# [BRIEF]
Go through the records and copy each line where the string "else" occurs.

# [EXTRACTED ENTRIES]
## config.mk

```make
export PLATFORM = sky130hd
export DESIGN_NAME = fetch_cycle
export DESIGN_NICKNAME = d
export VERILOG_FILES = /design/src/rtl/fetch_cycle.sv
export SDC_FILE = /design/constraint.sdc
export NUM_CORES = 1
export LEC_CHECK = 0
export BUFFER_PORTS_ARGS = -buffer_cell sky130_fd_sc_hd__buf_4
export CORE_MARGIN = 2
export CORE_UTILIZATION = 55
export DETAILED_ROUTE_END_ITERATION = 10
export GPL_ROUTABILITY_DRIVEN = 0
export PLACE_DENSITY = 0.89
export SLEW_MARGIN = 10
export SYNTH_ARGS = -nofsm -noshare
export SYNTH_HDL_FRONTEND = slang
export SYNTH_SLANG_ARGS = --single-unit
```

## constraint.sdc

```tcl
create_clock -name clk_i -period 3.9 [get_ports clk_i]
set_clock_uncertainty 0.15 [all_clocks]
set_input_delay 1.17 -clock clk_i [delete_from_list [all_inputs] [get_ports clk_i]]
set_output_delay 1.17 -clock clk_i [all_outputs]
set_load 0.03 [all_outputs]
```
--- src/rtl/reg_wr_arb.sv ---
// Two-requester register-file write arbiter. Define RR_ARB_EN for round-robin between
// different-address contenders; otherwise slot 0 has fixed priority.
module reg_wr_arb
    import reg_wr_arb_pkg::*;
(
    input  logic                  clk,
    input  logic                  rst_n,
    input  logic                  s0_valid,
    output logic                  s0_ready,
    input  logic [REG_ADDR_W-1:0] s0_addr,
    input  logic [REG_DATA_W-1:0] s0_data,
    input  logic                  s1_valid,
    output logic                  s1_ready,
    input  logic [REG_ADDR_W-1:0] s1_addr,
    input  logic [REG_DATA_W-1:0] s1_data,
    output logic                  r3_wr,
    output logic [REG_ADDR_W-1:0] r3_addr,
    output logic [REG_DATA_W-1:0] r3_din,
    output logic [NUM_REGS-1:0]   pend_mask
);

    wr_slot_t                slot0, slot1;
    logic [NUM_WR_REQ-1:0]   grant;
    logic [NUM_WR_REQ-1:0]   load;
    logic                    both_valid;
    logic                    any_valid;
    logic                    gnt_sel;
    logic                    pref;
    logic                    older_q, older_d;  // 1: slot 1 holds the older entry

    reg_wr_slot u_slot0 (
        .clk      (clk),
        .rst_n    (rst_n),
        .in_valid (s0_valid),
        .in_addr  (s0_addr),
        .in_data  (s0_data),
        .grant    (grant[0]),
        .ready    (s0_ready),
        .load     (load[0]),
        .slot     (slot0)
    );

    reg_wr_slot u_slot1 (
        .clk      (clk),
        .rst_n    (rst_n),
        .in_valid (s1_valid),
        .in_addr  (s1_addr),
        .in_data  (s1_data),
        .grant    (grant[1]),
        .ready    (s1_ready),
        .load     (load[1]),
        .slot     (slot1)
    );

    assign both_valid = slot0.valid && slot1.valid;
    assign any_valid  = slot0.valid || slot1.valid;

`ifdef RR_ARB_EN
    logic rr_q;

    assign pref = rr_q;

    always_ff @(posedge clk) begin
        if (!rst_n) begin
            rr_q <= 1'b0;
        end else if (both_valid) begin
            rr_q <= ~gnt_sel;
        end
    end
`else
    assign pref = 1'b0;
`endif

    always_comb begin
        gnt_sel = 1'b0;
        if (both_valid) begin
            // Same destination must retire in arrival order, whatever the policy says.
            gnt_sel = (slot0.addr == slot1.addr) ? older_q : pref;
        end else if (slot1.valid) begin
            gnt_sel = 1'b1;
        end
        grant = '0;
        if (any_valid) begin
            grant[gnt_sel] = 1'b1;
        end
    end

    always_comb begin
        r3_wr   = 1'b0;
        r3_addr = '0;
        r3_din  = '0;
        if (any_valid) begin
            r3_wr   = 1'b1;
            r3_addr = gnt_sel ? slot1.addr : slot0.addr;
            r3_din  = gnt_sel ? slot1.data : slot0.data;
        end
    end

    // A lone load makes the other slot older; a simultaneous load ranks slot 0 older.
    always_comb begin
        older_d = older_q;
        unique case (load)
            2'b01:   older_d = 1'b1;
            2'b10:   older_d = 1'b0;
            2'b11:   older_d = 1'b0;
            default: older_d = older_q;
        endcase
    end

    always_ff @(posedge clk) begin
        if (!rst_n) begin
            older_q <= 1'b0;
        end else begin
            older_q <= older_d;
        end
    end

    always_comb begin
        pend_mask = '0;
        if (slot0.valid) pend_mask = pend_mask | addr_onehot(slot0.addr);
        if (slot1.valid) pend_mask = pend_mask | addr_onehot(slot1.addr);
    end

endmodule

# [ANSWER TO THIS EXERCISE]
        end else if (both_valid) begin
`else
        end else if (slot1.valid) begin
        end else begin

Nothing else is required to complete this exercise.